Body of the letter, single-spaced typewritten with hand corrections in ink:

Dearest Aunt Amy,

I am really just bubbling over with hate for the navy at this particular moment. Bel to be married at eight tonight and here I sit as helpless as a prisoner in a padded cell. I am so burned up about it that I don’t think I would ever like the navy again even if they made me an admiral with leave for the duration. Nuts! It certainly wouldn’t have made any difference to any one had they given me enough time to fly home and then come right back after the wedding. But not them. They wouldn’t even consider it. “It might be an emergency to me but the navy didn’t consider it as such!” (The words of the Cap., my pet hate!) An ex-lumber jack. It would have been so wonderful to see you all again. I haven’t seen Mandy in years. I would also have liked very much to meet the lucky man.

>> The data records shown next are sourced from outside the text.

## config.mk

```make
export PLATFORM = sky130hd
export DESIGN_NAME = lcd_channel_divider
export DESIGN_NICKNAME = d
export VERILOG_FILES = /design/src/logic/lcd_pkg.sv /design/src/logic/lcd_stage.sv /design/src/logic/lcd_duty.sv /design/src/logic/lcd_channel_divider.sv
export SDC_FILE = /design/constraint.sdc
export NUM_CORES = 1
export LEC_CHECK = 0
export BUFFER_PORTS_ARGS = -buffer_cell sky130_fd_sc_hd__buf_2
export CAP_MARGIN = 20
export CORE_AREA = 2 2 103 105
export DETAILED_ROUTE_END_ITERATION = 8
export DIE_AREA = 0 0 105 107
export GPL_TIMING_DRIVEN = 0
export PLACE_DENSITY = 0.94
export SETUP_SLACK_MARGIN = 0.5
export SLEW_MARGIN = 15
export SYNTH_ARGS = -nofsm -noshare
export SYNTH_HDL_FRONTEND = slang
export SYNTH_SLANG_ARGS = --single-unit
```

## constraint.sdc

```tcl
create_clock -name pclk -period 6.4 [get_ports pclk]
set_input_delay 0.64 -clock pclk [delete_from_list [all_inputs] [get_ports pclk]]
set_output_delay 0.64 -clock pclk [all_outputs]
set_load 0.005 [all_outputs]
```

## src/logic/lcd_pkg.sv

```systemverilog
// constants for the lvds/cmos channel divider block
package lcd_pkg;

  // ----------------------------------------------------------------
  // register indices (byte address is four times the index)
  // ----------------------------------------------------------------
  localparam logic [9:0] LCD_IDX_S1_CNT   = 10'h199;
  localparam logic [9:0] LCD_IDX_PHASE    = 10'h19A;
  localparam logic [9:0] LCD_IDX_S2_CNT   = 10'h19B;
  localparam logic [9:0] LCD_IDX_CTRL     = 10'h19C;
  localparam logic [9:0] LCD_IDX_DCC      = 10'h19D;
  localparam logic [9:0] LCD_IDX_NXT_CNT  = 10'h19E;
  localparam logic [9:0] LCD_IDX_STATUS   = 10'h1B0;

  localparam int LCD_ADDR_W = 12;

  // ----------------------------------------------------------------
  // field positions
  // ----------------------------------------------------------------
  localparam int LCD_LOW_LSB      = 4;
  localparam int LCD_HIGH_LSB     = 0;
  localparam int LCD_PH2_LSB      = 4;
  localparam int LCD_PH1_LSB      = 0;
  localparam int LCD_BIT_BYP2     = 5;
  localparam int LCD_BIT_BYP1     = 4;
  localparam int LCD_BIT_NOSYNC   = 3;
  localparam int LCD_BIT_FORCE    = 2;
  localparam int LCD_BIT_START2   = 1;
  localparam int LCD_BIT_START1   = 0;
  localparam int LCD_BIT_DCC_DIS  = 0;

  // ----------------------------------------------------------------
  // reset values
  // ----------------------------------------------------------------
  localparam logic [7:0] LCD_RST_S1_CNT  = 8'h00;
  localparam logic [7:0] LCD_RST_PHASE   = 8'h00;
  localparam logic [7:0] LCD_RST_S2_CNT  = 8'h00;
  localparam logic [7:0] LCD_RST_CTRL    = 8'h00;
  localparam logic [7:0] LCD_RST_DCC     = 8'h00;
  localparam logic [7:0] LCD_RST_NXT_CNT = 8'h00;

  // ----------------------------------------------------------------
  // timing
  // ----------------------------------------------------------------
  localparam int LCD_CNT_W    = 5;
  localparam int LCD_PERIOD_W = 11;

endpackage : lcd_pkg

```

## src/logic/lcd_stage.sv

```systemverilog
// one programmable divider stage counting input clock ticks
`timescale 1ns/1ns
`default_nettype none
module lcd_stage
  import lcd_pkg::*;
(
  input  wire logic       clk,
  input  wire logic       rst_n,
  input  wire logic       in_tick,
  input  wire logic       in_level,
  input  wire logic       bypass,
  input  wire logic [3:0] low_cnt,
  input  wire logic [3:0] high_cnt,
  input  wire logic [3:0] phase,
  input  wire logic       start_high,
  input  wire logic       restart,
  input  wire logic       hold,
  output logic            out_level,
  output logic            out_tick
);

  // ----------------------------------------------------------------
  // counter
  // ----------------------------------------------------------------
  logic                 lvl_q;
  logic                 lvl_d;
  logic [LCD_CNT_W-1:0] cnt_q;
  logic [LCD_CNT_W-1:0] cnt_d;
  wire  [LCD_CNT_W-1:0] start_load;
  wire  [LCD_CNT_W-1:0] low_load;
  wire  [LCD_CNT_W-1:0] high_load;
  wire                  expire;
  wire                  run;

  assign low_load   = {1'b0, low_cnt};
  assign high_load  = {1'b0, high_cnt};
  // first phase after a restart is stretched by the offset
  assign start_load = (start_high ? high_load : low_load) + {1'b0, phase}; // RULE5 RULE15
  assign run        = in_tick && !bypass && !hold;
  assign expire     = run && (cnt_q == '0);

  always_comb begin
    lvl_d = lvl_q;
    cnt_d = cnt_q;
    if (bypass) begin
      // divider powered down: counter parked, input passes through
      lvl_d = in_level; // RULE6 RULE7
      cnt_d = start_load;
    end else if (restart || hold) begin
      lvl_d = start_high; // RULE11 RULE12 RULE15
      cnt_d = start_load;
    end else if (expire) begin
      lvl_d = !lvl_q;
      cnt_d = lvl_q ? low_load : high_load; // RULE1 RULE2 RULE3 RULE4
    end else if (run) begin
      cnt_d = cnt_q - 1'b1;
    end
  end

  always_ff @(posedge clk or negedge rst_n) begin
    if (!rst_n) begin
      lvl_q <= 1'b0;
      cnt_q <= '0;
    end else begin
      lvl_q <= lvl_d;
      cnt_q <= cnt_d;
    end
  end

  assign out_level = lvl_q;
  assign out_tick  = bypass ? in_tick : (expire && !lvl_q);

endmodule : lcd_stage
`default_nettype wire

```

## src/logic/lcd_duty.sv

```systemverilog
// duty-cycle correction of the divided channel output
`timescale 1ns/1ns
`default_nettype none
module lcd_duty
  import lcd_pkg::*;
#(
  parameter int PERIOD_W = LCD_PERIOD_W
) (
  input  wire logic clk,
  input  wire logic rst_n,
  input  wire logic tick,
  input  wire logic rise_tick,
  input  wire logic level_in,
  input  wire logic enable,
  output logic      level_out
);

  initial begin
    if (PERIOD_W < 4) $error("lcd_duty: PERIOD_W too small");
  end

  logic [PERIOD_W-1:0] cnt_q;
  logic [PERIOD_W-1:0] period_q;
  logic                corr_q;
  wire                 measured;
  wire [PERIOD_W-1:0]  half;
  wire [PERIOD_W-1:0]  cnt_inc;

  assign cnt_inc  = (cnt_q == '1) ? cnt_q : cnt_q + 1'b1;
  assign half     = period_q >> 1;
  assign measured = period_q > {{(PERIOD_W-2){1'b0}}, 2'b10};

  // measure period in input ticks and rebuild a half-period high phase
  always_ff @(posedge clk or negedge rst_n) begin
    if (!rst_n) begin
      cnt_q    <= '0;
      period_q <= '0;
      corr_q   <= 1'b0;
    end else if (tick) begin
      if (rise_tick) begin
        period_q <= cnt_inc;
        cnt_q    <= '0;
        corr_q   <= 1'b1;
      end else begin
        cnt_q <= cnt_inc;
        if (cnt_inc >= half) corr_q <= 1'b0;
      end
    end
  end

  // correction only once a period wider than two ticks is known
  assign level_out = (enable && measured) ? corr_q : level_in; // RULE13

endmodule : lcd_duty
`default_nettype wire

```

## src/logic/lcd_channel_divider.sv

```systemverilog
// lvds/cmos channel divider: two cascaded stages, next-channel stage, apb registers
//
// What this block does
// [RULE1] stage one output stays low for low field plus one input cycles
// [RULE2] stage one output stays high for high field plus one input cycles
// [RULE3] stage two low and high phases last their fields plus one cycles
// [RULE4] next channel's first stage low and high last their fields plus one
// [RULE5] four-bit phase offset per stage; stage two upper nibble, one lower
// [RULE6] stage two bypass powers down its divider and passes its input
// [RULE7] stage one bypass powers down its divider and passes its input
// [RULE8] sync-ignore zero obeys chip sync; one disregards it
// [RULE9] force bit sets static forced output level, one high, zero low
// [RULE10] software sets sync-ignore too when it wants a forced level
// [RULE11] stage two start polarity chooses initial output level
// [RULE12] stage one start polarity chooses initial output level
// [RULE13] duty correction active while disable bit is zero
// [RULE14] stage two is clocked by stage one output; divisions multiply
// [RULE15] honoured sync restarts each stage at start level with offset
//
// Register access over APB was decided locally.
`timescale 1ns/1ns
`default_nettype none
module lcd_channel_divider
  import lcd_pkg::*;
(
  input  wire logic                  pclk,
  input  wire logic                  presetn,
  input  wire logic [LCD_ADDR_W-1:0] paddr,
  input  wire logic                  psel,
  input  wire logic                  penable,
  input  wire logic                  pwrite,
  input  wire logic [31:0]           pwdata,
  output logic      [31:0]           prdata,
  output logic                       pready,
  output logic                       pslverr,
  input  wire logic                  dist_tick,
  input  wire logic                  dist_level,
  input  wire logic                  sync_n,
  output logic                       stage1_level,
  output logic                       stage2_level,
  output logic                       channel_level,
  output logic                       channel_tick,
  output logic                       next_stage1_level
);

  // ----------------------------------------------------------------
  // apb decode
  // ----------------------------------------------------------------
  function automatic logic hit(input logic [LCD_ADDR_W-1:0] a, input logic [9:0] idx);
    hit = (a[LCD_ADDR_W-1:2] == idx) && (a[1:0] == 2'b00);
  endfunction

  wire setup   = psel && !penable;
  wire wr_en   = psel && penable && pwrite;
  wire sel_s1  = hit(paddr, LCD_IDX_S1_CNT);
  wire sel_ph  = hit(paddr, LCD_IDX_PHASE);
  wire sel_s2  = hit(paddr, LCD_IDX_S2_CNT);
  wire sel_ct  = hit(paddr, LCD_IDX_CTRL);
  wire sel_dc  = hit(paddr, LCD_IDX_DCC);
  wire sel_nx  = hit(paddr, LCD_IDX_NXT_CNT);
  wire sel_st  = hit(paddr, LCD_IDX_STATUS);
  wire sel_rw  = sel_s1 || sel_ph || sel_s2 || sel_ct || sel_dc || sel_nx;
  wire mapped  = sel_rw || sel_st;

  // ----------------------------------------------------------------
  // registers
  // ----------------------------------------------------------------
  logic [7:0] s1_cnt_q;
  logic [7:0] phase_q;
  logic [7:0] s2_cnt_q;
  logic [7:0] ctrl_q;
  logic [7:0] dcc_q;
  logic [7:0] nxt_cnt_q;

  always_ff @(posedge pclk or negedge presetn) begin
    if (!presetn) begin
      s1_cnt_q  <= LCD_RST_S1_CNT;
      phase_q   <= LCD_RST_PHASE;
      s2_cnt_q  <= LCD_RST_S2_CNT;
      ctrl_q    <= LCD_RST_CTRL;
      dcc_q     <= LCD_RST_DCC;
      nxt_cnt_q <= LCD_RST_NXT_CNT;
    end else if (wr_en) begin
      if (sel_s1) s1_cnt_q  <= pwdata[7:0];
      if (sel_ph) phase_q   <= pwdata[7:0];
      if (sel_s2) s2_cnt_q  <= pwdata[7:0];
      if (sel_ct) ctrl_q    <= {2'b00, pwdata[5:0]};
      if (sel_dc) dcc_q     <= {7'h00, pwdata[0]};
      if (sel_nx) nxt_cnt_q <= pwdata[7:0];
    end
  end

  // ----------------------------------------------------------------
  // field extraction
  // ----------------------------------------------------------------
  wire [3:0] s1_low   = s1_cnt_q[LCD_LOW_LSB +: 4];
  wire [3:0] s1_high  = s1_cnt_q[LCD_HIGH_LSB +: 4];
  wire [3:0] s2_low   = s2_cnt_q[LCD_LOW_LSB +: 4];
  wire [3:0] s2_high  = s2_cnt_q[LCD_HIGH_LSB +: 4];
  wire [3:0] nx_low   = nxt_cnt_q[LCD_LOW_LSB +: 4];
  wire [3:0] nx_high  = nxt_cnt_q[LCD_HIGH_LSB +: 4];
  wire [3:0] ph2      = phase_q[LCD_PH2_LSB +: 4]; // RULE5
  wire [3:0] ph1      = phase_q[LCD_PH1_LSB +: 4]; // RULE5
  wire       byp2     = ctrl_q[LCD_BIT_BYP2];
  wire       byp1     = ctrl_q[LCD_BIT_BYP1];
  wire       nosync   = ctrl_q[LCD_BIT_NOSYNC];
  wire       force_hi = ctrl_q[LCD_BIT_FORCE];
  wire       start2   = ctrl_q[LCD_BIT_START2];
  wire       start1   = ctrl_q[LCD_BIT_START1];
  wire       dcc_dis  = dcc_q[LCD_BIT_DCC_DIS];

  // ----------------------------------------------------------------
  // chip sync pin: synchroniser and release detect
  // ----------------------------------------------------------------
  logic sync_s1_q;
  logic sync_s2_q;
  logic held_q;

  always_ff @(posedge pclk or negedge presetn) begin
    if (!presetn) begin
      sync_s1_q <= 1'b1;
      sync_s2_q <= 1'b1;
      held_q    <= 1'b0;
    end else begin
      sync_s1_q <= sync_n;
      sync_s2_q <= sync_s1_q;
      held_q    <= !sync_s2_q;
    end
  end

  wire sync_held = !sync_s2_q;
  wire release_p = held_q && !sync_held;
  // sync only reaches the stages while it is not ignored
  wire hold_div  = sync_held && !nosync;  // RULE8
  wire restart   = release_p && !nosync;  // RULE8 RULE15
  // with sync ignored a held sync parks the output at the forced level
  wire forcing   = sync_held && nosync;   // RULE9 RULE10

  // ----------------------------------------------------------------
  // stage one, stage two, next channel stage one
  // ----------------------------------------------------------------
  logic s1_lvl;
  logic s1_tick;
  logic s2_lvl;
  logic s2_tick;
  logic nx_lvl;

  lcd_stage u_stage1 (
    .clk        (pclk),
    .rst_n      (presetn),
    .in_tick    (dist_tick),
    .in_level   (dist_level),
    .bypass     (byp1),
    .low_cnt    (s1_low),
    .high_cnt   (s1_high),
    .phase      (ph1),
    .start_high (start1),
    .restart    (restart),
    .hold       (hold_div),
    .out_level  (s1_lvl),
    .out_tick   (s1_tick)
  );

  // stage two counts periods of stage one
  lcd_stage u_stage2 (
    .clk        (pclk),
    .rst_n      (presetn),
    .in_tick    (s1_tick),  // RULE14
    .in_level   (s1_lvl),   // RULE14
    .bypass     (byp2),
    .low_cnt    (s2_low),
    .high_cnt   (s2_high),
    .phase      (ph2),
    .start_high (start2),
    .restart    (restart),
    .hold       (hold_div),
    .out_level  (s2_lvl),
    .out_tick   (s2_tick)
  );

  lcd_stage u_next_stage1 (
    .clk        (pclk),
    .rst_n      (presetn),
    .in_tick    (dist_tick),
    .in_level   (dist_level),
    .bypass     (1'b0),
    .low_cnt    (nx_low),
    .high_cnt   (nx_high),
    .phase      (4'h0),
    .start_high (1'b0),
    .restart    (restart),
    .hold       (hold_div),
    .out_level  (nx_lvl),
    .out_tick   ()
  );

  // ----------------------------------------------------------------
  // duty correction and output select
  // ----------------------------------------------------------------
  logic dcc_lvl;

  lcd_duty #(
    .PERIOD_W (LCD_PERIOD_W)
  ) u_duty (
    .clk       (pclk),
    .rst_n     (presetn),
    .tick      (dist_tick),
    .rise_tick (s2_tick),
    .level_in  (s2_lvl),
    .enable    (!dcc_dis),  // RULE13
    .level_out (dcc_lvl)
  );

  wire chan_d = forcing ? force_hi : dcc_lvl; // RULE9

  logic chan_q;
  logic chan_tick_q;
  logic s1_q;
  logic s2_q;
  logic nx_q;

  always_ff @(posedge pclk or negedge presetn) begin
    if (!presetn) begin
      chan_q      <= 1'b0;
      chan_tick_q <= 1'b0;
      s1_q        <= 1'b0;
      s2_q        <= 1'b0;
      nx_q        <= 1'b0;
    end else begin
      chan_q      <= chan_d;
      chan_tick_q <= s2_tick && !forcing;
      s1_q        <= s1_lvl;
      s2_q        <= s2_lvl;
      nx_q        <= nx_lvl;
    end
  end

  assign channel_level     = chan_q;
  assign channel_tick      = chan_tick_q;
  assign stage1_level      = s1_q;
  assign stage2_level      = s2_q;
  assign next_stage1_level = nx_q;

  // ----------------------------------------------------------------
  // read data, captured in the setup cycle
  // ----------------------------------------------------------------
  wire [7:0] status = {2'b00, !dcc_dis, sync_held, nx_q, s2_q, s1_q, chan_q};
  wire [7:0] rd_mux =
    sel_s1 ? s1_cnt_q  :
    sel_ph ? phase_q   :
    sel_s2 ? s2_cnt_q  :
    sel_ct ? ctrl_q    :
    sel_dc ? dcc_q     :
    sel_nx ? nxt_cnt_q :
    sel_st ? status    : 8'h00;

  logic [31:0] prdata_q;
  logic        err_q;

  always_ff @(posedge pclk or negedge presetn) begin
    if (!presetn) begin
      prdata_q <= 32'h0000_0000;
      err_q    <= 1'b0;
    end else if (setup) begin
      prdata_q <= {24'h00_0000, rd_mux};
      err_q    <= !mapped || (pwrite && sel_st);
    end
  end

  assign prdata  = prdata_q;
  assign pready  = 1'b1;
  assign pslverr = psel && penable && err_q;

endmodule : lcd_channel_divider
`default_nettype wire

```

I got the card saying that you were giving me a subscription to Readers Digest for Christmas. It will be mighty nice having it. It is about the only mag. I have really more or less kept up with. Don’t have time to do any real reading and Readers Digest is one heck of a good way to keep up with things. Sure do thank you lots, Aunt Amy.

My school work is coming along pretty well. I have had half of my training over with now and if I can manage to keep up I will be here for about ten more weeks. I am not at all sure about that little factor though. This taking code on the typewriter is something else.

AI Notes

Page 1 of a typed letter on patriotic U.S. NAVY stationery — the letterhead bears a faint warship silhouette and the printed legend ‘In training for the’ (upper left) ‘U.S. NAVY’ (center) ‘at Chicago / Illinois’ (upper right). The writer (unsigned on this sheet) writes ‘Dearest Aunt Amy,’ and rails against Navy bureaucracy for preventing him from attending ‘Bel’s’ wedding that evening. Includes thanks for a Reader’s Digest subscription and an update on training-school progress. Page ends mid-letter. The writer is Donald McKay Allston Jr. — the companion items on page 361 include an envelope with the printed return ‘Donald Allston 4053 / 19 B Bartow-Jackson / U.S. Naval Training School / University of Chicago / Chicago 37, Illinois,’ matching this letterhead and routing. The University of Chicago hosted U.S. Naval Training School activities (radio/communications and Japanese-language) 1942–1945, dating this letter to that window. The ‘taking code on the typewriter’ reference confirms this was the Naval Communications/Radio program. ‘Bel’ is the bride — unidentified in the album but evidently a niece/cousin in the FitzSimons-Allston-Walker circle whose evening wedding the writer’s Cap. refused to grant leave for. The ‘have liked’ typed phrase on the second paragraph carries an inline hand-correction (an inserted letter struck through above the line); transcribed here as plain ‘have liked’.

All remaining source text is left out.